**Work order:** Find the line with "output logic [ADDRESS_WIDTH-1:0]" in the entries below. Repeat it, every following line, and the line with "logic [AW-1:0] r_ptr;", exactly and with nothing added.

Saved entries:
———

$ cat src/rtl/rom_stream_reader.sv
// Streams a contiguous, wrapping address range out of a 1-cycle-latency ROM
// as a valid/ready stream, using a 2-entry buffer to absorb backpressure.
module rom_stream_reader #(
    parameter int unsigned DATA_WIDTH    = 8,
    parameter int unsigned ADDRESS_WIDTH = 3
) (
    input  logic                     clk,
    input  logic                     rst_n,
    input  logic                     start,
    input  logic [ADDRESS_WIDTH-1:0] start_addr,
    input  logic [ADDRESS_WIDTH:0]   length,
    output logic                     busy,
    output logic                     done,
    output logic                     rom_en,
    output logic [ADDRESS_WIDTH-1:0] rom_addr,
    input  logic [DATA_WIDTH-1:0]    rom_dout,
    output logic [DATA_WIDTH-1:0]    m_data,
    output logic                     m_valid,
    input  logic                     m_ready,
    output logic                     m_last
);
    localparam int unsigned AW = ADDRESS_WIDTH;
    localparam int unsigned DW = DATA_WIDTH;
    localparam int unsigned LW = ADDRESS_WIDTH + 1;

    typedef enum logic [1:0] {
        S_IDLE  = 2'd0,
        S_RUN   = 2'd1,
        S_DRAIN = 2'd2
    } state_t;

    state_t        r_state;
    logic [AW-1:0] r_ptr;
    logic [LW-1:0] r_len;
    logic [LW-1:0] r_issued;
    logic          r_inflight;
    logic          r_inflight_last;
    logic [DW-1:0] r_fifo_data [2];
    logic [1:0]    r_fifo_last;
    logic          r_wr;
    logic          r_rd;
    logic [1:0]    r_count;
    logic          r_busy;
    logic          r_done;

    logic          w_pop;
    logic          w_issue;
    logic          w_issue_last;
    logic [2:0]    w_occ;

    // A read may issue only if its word is guaranteed a FIFO slot on arrival.
    assign w_pop        = (r_count != 2'd0) && m_ready;
    assign w_occ        = 3'(r_count) + 3'(r_inflight) - 3'(w_pop);
    assign w_issue      = (r_state == S_RUN) && (r_issued < r_len) && (w_occ < 3'd2);
    assign w_issue_last = (r_issued == (r_len - LW'(1)));

    always_ff @(posedge clk or negedge rst_n) begin
        if (!rst_n) begin
            r_state         <= S_IDLE;
            r_ptr           <= '0;
            r_len           <= '0;
            r_issued        <= '0;
            r_inflight      <= 1'b0;
            r_inflight_last <= 1'b0;
            r_fifo_data[0]  <= '0;
            r_fifo_data[1]  <= '0;
            r_fifo_last     <= '0;
            r_wr            <= 1'b0;
            r_rd            <= 1'b0;
            r_count         <= '0;
            r_busy          <= 1'b0;
            r_done          <= 1'b0;
        end else begin
            r_done          <= 1'b0;
            r_inflight      <= w_issue;
            r_inflight_last <= w_issue_last;

            if (w_issue) begin
                r_ptr    <= r_ptr + AW'(1);
                r_issued <= r_issued + LW'(1);
            end

            // ROM output is only meaningful the cycle after a read was issued.
            if (r_inflight) begin
                r_fifo_data[r_wr] <= rom_dout;
                r_fifo_last[r_wr] <= r_inflight_last;
                r_wr              <= ~r_wr;
            end

            if (w_pop) begin
                r_rd <= ~r_rd;
            end

            r_count <= r_count + 2'(r_inflight) - 2'(w_pop);

            case (r_state)
                S_IDLE: begin
                    if (start) begin
                        if (length == '0) begin
                            r_done <= 1'b1;
                        end else begin
                            r_state  <= S_RUN;
                            r_busy   <= 1'b1;
                            r_ptr    <= start_addr;
                            r_len    <= length;
                            r_issued <= '0;
                        end
                    end
                end
                S_RUN: begin
                    if (w_issue && w_issue_last) begin
                        r_state <= S_DRAIN;
                    end
                end
                S_DRAIN: begin
                    if (w_pop && r_fifo_last[r_rd]) begin
                        r_state <= S_IDLE;
                        r_busy  <= 1'b0;
                        r_done  <= 1'b1;
                    end
                end
                default: begin
                    r_state <= S_IDLE;
                end
            endcase
        end
    end

    assign busy     = r_busy;
    assign done     = r_done;
    assign rom_en   = w_issue;
    assign rom_addr = r_ptr;
    assign m_valid  = (r_count != 2'd0);
    assign m_data   = r_fifo_data[r_rd];
    assign m_last   = m_valid && r_fifo_last[r_rd];

endmodule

———

**Task result:**
    output logic [ADDRESS_WIDTH-1:0] rom_addr,
    input  logic [DATA_WIDTH-1:0]    rom_dout,
    output logic [DATA_WIDTH-1:0]    m_data,
    output logic                     m_valid,
    input  logic                     m_ready,
    output logic                     m_last
);
    localparam int unsigned AW = ADDRESS_WIDTH;
    localparam int unsigned DW = DATA_WIDTH;
    localparam int unsigned LW = ADDRESS_WIDTH + 1;

    typedef enum logic [1:0] {
        S_IDLE  = 2'd0,
        S_RUN   = 2'd1,
        S_DRAIN = 2'd2
    } state_t;

    state_t        r_state;
    logic [AW-1:0] r_ptr;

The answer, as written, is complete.